(Beginning of Data)

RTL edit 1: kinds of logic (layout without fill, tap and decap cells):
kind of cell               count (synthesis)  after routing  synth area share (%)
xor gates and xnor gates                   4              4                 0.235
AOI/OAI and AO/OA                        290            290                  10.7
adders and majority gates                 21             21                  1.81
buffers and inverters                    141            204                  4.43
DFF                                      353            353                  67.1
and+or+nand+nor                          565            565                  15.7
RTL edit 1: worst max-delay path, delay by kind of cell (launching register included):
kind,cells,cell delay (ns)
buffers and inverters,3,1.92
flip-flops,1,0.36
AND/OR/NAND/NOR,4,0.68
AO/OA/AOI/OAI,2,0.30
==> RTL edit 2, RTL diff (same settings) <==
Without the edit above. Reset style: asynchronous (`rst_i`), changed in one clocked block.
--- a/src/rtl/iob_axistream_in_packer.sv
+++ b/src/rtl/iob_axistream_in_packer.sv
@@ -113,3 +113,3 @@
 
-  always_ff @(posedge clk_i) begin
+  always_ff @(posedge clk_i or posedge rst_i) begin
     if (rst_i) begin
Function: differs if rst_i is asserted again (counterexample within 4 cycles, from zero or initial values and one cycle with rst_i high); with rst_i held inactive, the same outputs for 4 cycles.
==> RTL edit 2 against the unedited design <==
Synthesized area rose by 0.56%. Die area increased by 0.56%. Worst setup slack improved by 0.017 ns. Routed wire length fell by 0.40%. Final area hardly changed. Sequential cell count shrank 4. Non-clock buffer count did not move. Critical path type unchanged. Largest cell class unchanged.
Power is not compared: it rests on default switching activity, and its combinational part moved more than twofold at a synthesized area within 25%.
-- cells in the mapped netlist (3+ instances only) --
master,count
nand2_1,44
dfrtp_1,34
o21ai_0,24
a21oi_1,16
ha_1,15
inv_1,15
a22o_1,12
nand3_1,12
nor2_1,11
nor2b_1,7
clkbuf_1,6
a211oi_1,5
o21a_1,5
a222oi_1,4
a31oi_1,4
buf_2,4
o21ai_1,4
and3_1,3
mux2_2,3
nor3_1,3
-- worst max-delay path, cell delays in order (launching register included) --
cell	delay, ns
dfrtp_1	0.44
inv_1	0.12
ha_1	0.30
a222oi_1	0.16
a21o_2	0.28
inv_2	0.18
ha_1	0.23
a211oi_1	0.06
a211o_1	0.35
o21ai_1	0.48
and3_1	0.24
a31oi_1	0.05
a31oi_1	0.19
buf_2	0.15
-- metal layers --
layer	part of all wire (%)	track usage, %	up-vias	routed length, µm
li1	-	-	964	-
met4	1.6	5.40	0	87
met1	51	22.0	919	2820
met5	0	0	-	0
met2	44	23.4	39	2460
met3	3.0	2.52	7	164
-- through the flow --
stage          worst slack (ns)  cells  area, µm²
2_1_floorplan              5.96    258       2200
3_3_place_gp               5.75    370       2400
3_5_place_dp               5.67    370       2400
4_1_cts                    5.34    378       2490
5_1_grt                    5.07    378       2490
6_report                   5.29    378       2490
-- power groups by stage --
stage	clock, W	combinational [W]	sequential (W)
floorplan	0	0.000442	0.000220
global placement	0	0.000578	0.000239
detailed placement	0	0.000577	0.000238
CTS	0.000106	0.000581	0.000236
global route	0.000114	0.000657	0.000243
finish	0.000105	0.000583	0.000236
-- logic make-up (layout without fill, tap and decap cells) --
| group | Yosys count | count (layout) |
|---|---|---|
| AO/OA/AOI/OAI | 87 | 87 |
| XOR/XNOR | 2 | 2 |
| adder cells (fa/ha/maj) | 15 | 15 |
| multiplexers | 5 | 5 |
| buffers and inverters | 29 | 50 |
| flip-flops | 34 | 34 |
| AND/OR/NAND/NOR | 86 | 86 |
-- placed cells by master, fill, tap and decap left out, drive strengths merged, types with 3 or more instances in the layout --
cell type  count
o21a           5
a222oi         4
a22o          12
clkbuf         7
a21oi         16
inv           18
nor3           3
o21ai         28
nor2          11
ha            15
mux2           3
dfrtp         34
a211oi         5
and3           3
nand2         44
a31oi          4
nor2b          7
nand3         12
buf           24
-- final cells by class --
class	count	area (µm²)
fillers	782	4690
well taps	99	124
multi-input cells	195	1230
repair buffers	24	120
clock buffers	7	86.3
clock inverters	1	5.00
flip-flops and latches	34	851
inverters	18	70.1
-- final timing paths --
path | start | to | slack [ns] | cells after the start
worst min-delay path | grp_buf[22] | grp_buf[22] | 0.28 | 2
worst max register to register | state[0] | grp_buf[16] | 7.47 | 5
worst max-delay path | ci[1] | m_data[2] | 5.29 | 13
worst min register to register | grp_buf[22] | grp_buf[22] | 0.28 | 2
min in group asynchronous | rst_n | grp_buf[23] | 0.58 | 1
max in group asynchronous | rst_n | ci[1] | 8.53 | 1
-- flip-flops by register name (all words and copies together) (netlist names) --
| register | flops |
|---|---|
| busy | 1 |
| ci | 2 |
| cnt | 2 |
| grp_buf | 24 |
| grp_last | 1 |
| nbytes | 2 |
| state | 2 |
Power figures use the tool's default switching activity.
===== src/rtl/display_scanner.sv =====
// Multiplexed 4-digit 7-segment scanner with per-frame BCD shadow latch,
// leading-zero suppression and anti-ghost blanking at the start of each slot.
module display_scanner #(
  parameter int DIV          = 50000,
  parameter int BLANK_CYC    = 64,
  parameter bit COMMON_ANODE = 1'b1,
  parameter bit LZ_BLANK     = 1'b1
) (
  input  logic        clk,
  input  logic        rst,
  input  logic [15:0] data_in,
  output logic        next_data,
  output logic [6:0]  seg,
  output logic [3:0]  an,
  output logic [1:0]  frame_sel
);

  localparam int PW = (DIV > 2) ? $clog2(DIV) : 1;

  localparam logic [PW-1:0] P_LAST = PW'(DIV - 1);
  localparam logic [PW-1:0] P_PRE  = PW'(DIV - 2);
  localparam logic [PW-1:0] P_BLK  = PW'(BLANK_CYC);

  localparam logic [3:0] AN_OFF  = COMMON_ANODE ? 4'hF : 4'h0;
  localparam logic [6:0] SEG_OFF = COMMON_ANODE ? 7'h7F : 7'h00;

  logic [PW-1:0] r_presc;
  logic [1:0]    r_frame_sel;
  logic [15:0]   r_shadow;
  logic [3:0]    r_an;
  logic [6:0]    r_seg;

  logic          w_last;
  logic          w_boundary;
  logic [3:0]    w_nib;
  logic [3:0]    w_zero_up;
  logic          w_dark;
  logic [3:0]    w_an;
  logic [6:0]    w_seg;
  logic [6:0]    w_glyph;

  // segment order {g,f,e,d,c,b,a}, active-high
  function automatic logic [6:0] f_decode(input logic [3:0] nib);
    logic [6:0] s;
    s = 7'b1000000;
    case (nib)
      4'd0: s = 7'b0111111;
      4'd1: s = 7'b0000110;
      4'd2: s = 7'b1011011;
      4'd3: s = 7'b1001111;
      4'd4: s = 7'b1100110;
      4'd5: s = 7'b1101101;
      4'd6: s = 7'b1111101;
      4'd7: s = 7'b0000111;
      4'd8: s = 7'b1111111;
      4'd9: s = 7'b1101111;
      default: s = 7'b1000000;
    endcase
    return s;
  endfunction

  always_comb begin
    w_last     = (r_presc == P_LAST);
    w_boundary = w_last && (r_frame_sel == 2'd3);
    w_nib      = 4'(r_shadow >> {r_frame_sel, 2'b00});
    w_glyph    = f_decode(w_nib);
  end

  // w_zero_up[k]: nibble k and every nibble above it are zero
  always_comb begin
    w_zero_up    = 4'b0000;
    w_zero_up[3] = (r_shadow[15:12] == 4'd0);
    w_zero_up[2] = w_zero_up[3] && (r_shadow[11:8] == 4'd0);
    w_zero_up[1] = w_zero_up[2] && (r_shadow[7:4] == 4'd0);
    w_zero_up[0] = 1'b0;
    w_dark       = LZ_BLANK && w_zero_up[r_frame_sel];
  end

  always_comb begin
    w_an  = 4'b0000;
    w_seg = 7'b0000000;
    if (!(r_presc < P_BLK) && !w_dark) begin
      w_an  = 4'b0001 << r_frame_sel;
      w_seg = w_glyph;
    end
  end

  always_ff @(posedge clk) begin
    if (!rst) begin
      r_presc     <= '0;
      r_frame_sel <= 2'd0;
      r_shadow    <= 16'h0000;
      r_an        <= AN_OFF;
      r_seg       <= SEG_OFF;
    end else begin
      r_presc <= w_last ? '0 : r_presc + PW'(1);
      if (w_last)
        r_frame_sel <= r_frame_sel + 2'd1;
      if (w_boundary)
        r_shadow <= data_in;
      r_an  <= w_an ^ AN_OFF;
      r_seg <= w_seg ^ SEG_OFF;
    end
  end

  assign next_data = (r_presc == P_PRE) && (r_frame_sel == 2'd3);
  assign seg       = r_seg;
  assign an        = r_an;
  assign frame_sel = r_frame_sel;

endmodule


===== config.mk =====
export PLATFORM = sky130hd
export DESIGN_NAME = display_scanner
export DESIGN_NICKNAME = d
export VERILOG_FILES = /design/src/rtl/display_scanner.sv
export SDC_FILE = /design/constraint.sdc
export NUM_CORES = 1
export LEC_CHECK = 0
export BUFFER_PORTS_ARGS = -buffer_cell sky130_fd_sc_hd__buf_2
export CORE_MARGIN = 2
export CORE_UTILIZATION = 35
export DETAILED_ROUTE_END_ITERATION = 7
export PLACE_DENSITY = 0.54
export RECOVER_POWER = 100
export SETUP_SLACK_MARGIN = 0.05
export SLEW_MARGIN = 20
export SYNTH_ARGS = -nofsm -noshare
export SYNTH_HDL_FRONTEND = slang
export SYNTH_SLANG_ARGS = --single-unit
export TNS_END_PERCENT = 1

===== constraint.sdc =====
create_clock -name clk -period 6.2 [get_ports clk]
set_clock_uncertainty 0.05 [all_clocks]
set_input_delay 1.24 -clock clk [delete_from_list [all_inputs] [get_ports clk]]
set_output_delay 1.24 -clock clk [all_outputs]
set_load 0.05 [all_outputs]

# == Yosys cells after proc, flatten, opt, wreduce, memory -nomap -nowiden ==
# Memory sizes are Yosys's and may differ from the RTL's.
# Cells that the tools add are included.
# classes
n_addsub,2
magnitude_cmp,2
eq_ne,3
shift,2
muxes,4
bitwise_logic,3
reduce_logical,11
# ops
cell,count
16-bit equality test (second input constant),2
16-bit by 1-bit adder with 16-bit output (second input constant),1
16-bit by 7-bit less-than comparator with 1-bit output (second input constant),1
16-bit by 4-bit >> shifter with 4-bit output,1
4-bit logical NOT,3
7-bit 2-to-1 mux,1
7-bit inverter,1
1-bit logical AND,5
4-bit 2-to-1 mux,1
4-bit inverter,1
1-bit by 2-bit left shift with 4-bit output (first input constant),1
2-bit by 3-bit less-than comparator with 1-bit output (second input constant),1
2-bit by 1-bit adder with 2-bit output (second input constant),1
1-bit binary-select mux with 2-bit select,1
2-bit equality test (second input constant),1
1-bit logical NOT,2
2-bit OR reduction,1
1-bit 2-to-1 mux,1
1-bit inverter,1
# totals
regBits,45
mem_bits_ro,112
input_bits,18
output_inout_bits,14
word_cells,33
n_memories,1
# memory_table
memory,depth,width,rd,rd_ports_with_merged_regs,wr,line,text
(name not given),16,7,1,0,0,46,case (nib)

# == Logic depth before layout (Yosys ltp) ==
# Gate-level depths: netlist of run 1.
# depth
word_depth,9
mapped_depth,8
ltp_nobuf,7

# == Least setup slack after synthesis of run 1 ==
# No wires, ideal clock.
# synth_path
kind,register to output
start,register r_frame_sel[1] (netlist: frame_sel[1])
end,output port next_data
t_arrival_ps,2335
required_time_ps,4910
path_slack_ps,2575
stages_incl_launch_ff,6
n_path_buf,2
path_cell_list,dfxtp_1 > ha_1 > clkbuf_1 > clkbuf_1 > nand4_1 > nor2_1
# synth_between
elab_chain_len,2
# synth_rtl
item,line,text
"start, declared",28,logic [1:0] r_frame_sel;
"start signal, assigned",98,r_frame_sel <= r_frame_sel + 2'd1;
2-bit equality test,106,assign next_data = (r_presc == P_PRE) && (r_frame_sel == 2'd3);
1-bit logical AND,106,
"end, declared",12,"output logic next_data,"
# No other way between the ends.

# == Worst setup path after layout of run 1 ==
# layout_path
start,register r_presc[13]
end,output port next_data
# layout_between
elab_chain_len,2
# layout_rtl
item,line,text
"start, declared",27,logic [PW-1:0] r_presc;
"start signal, assigned",96,r_presc <= w_last ? '0 : r_presc + PW'(1);
16-bit equality test,106,
1-bit logical AND,106,
# No other way between the ends.

==> impl_metrics.py, run 1 <==
metrics = {
    "run_status": {
        "outcome": "complete, but fails checks",
        "violations": "capacitance limit, slew limit",
    },
    "critical_path": {
        "crit_path_max_fanout": 20,
        "required_ps": 4910,
        "worstPathArrival_ps": 2780,
        "cp-start-kind": "register",
        "end_kind": "output pin",
        "critPathKind": "reg2out",
    },
    "global_route": {
        "antenna_found_initial": 0,
        "grt_pass1_vias": 1646,
        "overflow": 0,
        "grt_pass1_wl_um": 8050,
        "grt_max_degree": 21,
        "grtUsageTotal_pct": 15.4,
    },
    "floorplan": {
        "start_util_pct": 36.4,
        "core_sq_um": 5960,
        "die_h_um": 82.7,
        "ioPinCount": 32,
        "rows": 28,
        "die_w_um": 82.7,
        "die_area_sq_um": 6840,
    },
    "place": {
        "place_congestion": 0.803,
        "placed_cell_area_sq_um": 2340,
        "port_buffers": 31,
        "dp_hpwl_um": 3340,
    },
    "yosys": {
        "yosysSeqAreaShare_pct": 41.6,
        "synthTopCellsByArea": "dfxtp_1, o31ai_1, ha_1",
        "netlist.area_leader.share_pct": 41.6,
        "synth_area_sq_um": 2170,
        "synth.most_common_cell": "dfxtp_1",
        "syn_nets": 268,
        "synth_edf_count": 0,
        "yosysWarningCount": 0,
        "synthArstFlopShare_pct": 0,
        "ys.flop_type": "dfxtp_1",
        "ys_ff_latch": 45,
        "syn_area_per_cell_sq_um": 9.07,
        "synthDistinctLibCells": 37,
        "yosysTopAreaCell": "dfxtp_1",
        "synth_common_cells": "dfxtp_1, a21oi_1, nand4_1",
        "syn_inst": 239,
    },
    "cells_and_area": {
        "finalNetCount": 289,
        "finish.instance_area_sq_um": 2390,
        "filler_cell_count": 652,
        "antenna_cells": 0,
        "drive_gt1_share_pct": 11.5,
        "fin_util_pct": 40.2,
        "areaGrowthSynthToFinish_pct": 10.4,
    },
    "detailed_routing": {
        "drt_iter0_drc": 85,
        "drt-vias-per-instance": 5.38,
        "drtAntennaViolNets": 0,
        "wirelength_um": 4880,
        "drc": 0,
        "wire_per_inst_um": 14.6,
        "first_pass_iters": 4,
        "vias": 1802,
    },
    "timing": {
        "hold_viol_final": 0,
        "setup-tns-final_ps": 0,
        "min_period_ps": 4070,
        "slew_viol_final": 16,
        "setup_viol": 0,
        "grt_setup_unrepaired": "false",
        "finalCritPeriodShare_pct": 65.6,
        "fmax_mhz": 246,
        "slew_headroom_pct": -11.5,
        "worst_pin_slew_ps": 1660,
    },
    "clock_tree": {
        "cts_resized": 0,
        "ctsHoldBuffers": 0,
        "numCtsBuffers": 5,
        "postCtsSetupBuffers": 0,
        "clk_latency_ps": 300,
        "cts_htree_levels": 2,
        "clk_path_buf_depth": 2,
        "clkSlewWorstSetupHoldPaths_ps": 90,
        "tritoncts": "done",
        "root_buffer": "clkbuf_8",
        "cts_sinks": 45,
    },
    "power_and_ir_drop": {
        "ir_worst_vdd_uv": 75.6,
        "leakagePower_nw": 0.800,
        "p_per_area_nw_per_um2": 202,
    },
    "run": {
        "drv_cap": 1,
    },
    "min_path": {
        "hp-class": "reg2reg",
    },
}
==> critical path, stage by stage, from the launching register on <==
cell and delay (ps):
dfxtp_1 340, or4_1 590, or4_1 880, nor2_1 190
clkbuf_1 480
==> cell families after synthesis <==
| family | Yosys count | share of synthesized area [%] |
|---|---|---|
| AOI/OAI and AO/OA | 59 | 16.3 |
| xor gates and xnor gates | 10 | 4.04 |
| adders and majority gates | 11 | 6.35 |
| buffers and inverters | 29 | 6.06 |
| DFF | 45 | 41.6 |
| muxes | 5 | 4.62 |
| and+or+nand+nor | 80 | 21.1 |
==> area by class of cell <==
| class | count | area (sq um) | area share, % |
|---|---|---|---|
| clock buffer | 6 | 72.6 | 3.03 |
| clock inverter | 1 | 8.76 | 0.366 |
| inverter | 10 | 37.5 | 1.57 |
| multi-input combinational | 165 | 1130 | 47.1 |
| sequential | 45 | 901 | 37.7 |
| tap | 75 | 93.8 | 3.92 |
| timing repair buffer | 33 | 151 | 6.33 |
==> stage by stage <==
stage	hold slack (ps)	cells	total power, W	worst slack [ps]
final	414	335	0.000484	2130
after global routing	459	335	0.000502	2020
after CTS	418	335	0.000490	2630
after detailed placement	397	328	0.000313	2960
after global placement	389	328	0.000313	2950
after floorplan	375	239	0.000305	2570
==> flip-flops by register name, indices dropped and copies added, names as in the netlist <==
name	count
an	4
frame_sel	2
r_presc	16
r_shadow	16
seg	7
==> worst paths after layout <==
check                                   to  cells past startpoint  slack, ps        start
worst max-delay path             next_data                      4       2130  r_presc[13]
worst min-delay path            r_presc[0]                      1        410   r_presc[0]
worst max register to register  r_presc[4]                      4       2660  r_presc[13]
worst min register to register  r_presc[0]                      1        410   r_presc[0]
==> routing by layer <==
layer,track usage [%],part of all wire (%),up-vias
li1,-,-,917
met1,22.2,52,841
met2,22.7,43,39
met3,3.37,4.1,5
met4,4.75,1.1,0
met5,0,0,-
==> cell usage in the layout, fill, tap and decap left out, types with 2 or more instances in the layout <==
master	count
nor2_1	16
or3_1	3
clkbuf_1	16
o31ai_1	19
xor2_1	8
o21ai_0	11
xnor2_1	2
buf_2	16
buf_4	2
or4_1	6
nand2_1	10
and3_1	2
inv_1	9
dfxtp_1	45
and4_1	2
ha_1	11
o22ai_1	2
a21oi_1	24
nand3b_1	2
nand4_1	20
nand4b_1	2
nand3_1	11
mux4_2	4
clkbuf_8	5
==> power by group <==
part           switching [W]  internal (W)  leakage (nW)
sequential        0.00000166      0.000290         0.363
clock               0.000100     0.0000782        0.0412
combinational     0.00000776    0.00000578         0.395
(Power assumes the default switching activity.)
==> run 2, diff against run 1 <==
==> constraint.sdc (replaced) <==
create_clock -name clk -period 4.1 [get_ports clk]
set_clock_uncertainty 0.05 [all_clocks]
set_input_delay 0.82 -clock clk [delete_from_list [all_inputs] [get_ports clk]]
set_output_delay 0.82 -clock clk [all_outputs]
set_load 0.05 [all_outputs]
==> run 2 against run 1 <==
The flow now finishes without violations. Count of clock-buffer cells in the layout shrank 1. Non-clock buffer count grew 1. Register-to-register slack lost 1500 ps. Critical path depth is the same. Clock power grew 93%.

(End of Data)

● Work task
Look through the data above and report every line in which "edit" appears.

● Answer to the problem
RTL edit 1: kinds of logic (layout without fill, tap and decap cells):
RTL edit 1: worst max-delay path, delay by kind of cell (launching register included):
==> RTL edit 2, RTL diff (same settings) <==
Without the edit above. Reset style: asynchronous (`rst_i`), changed in one clocked block.
==> RTL edit 2 against the unedited design <==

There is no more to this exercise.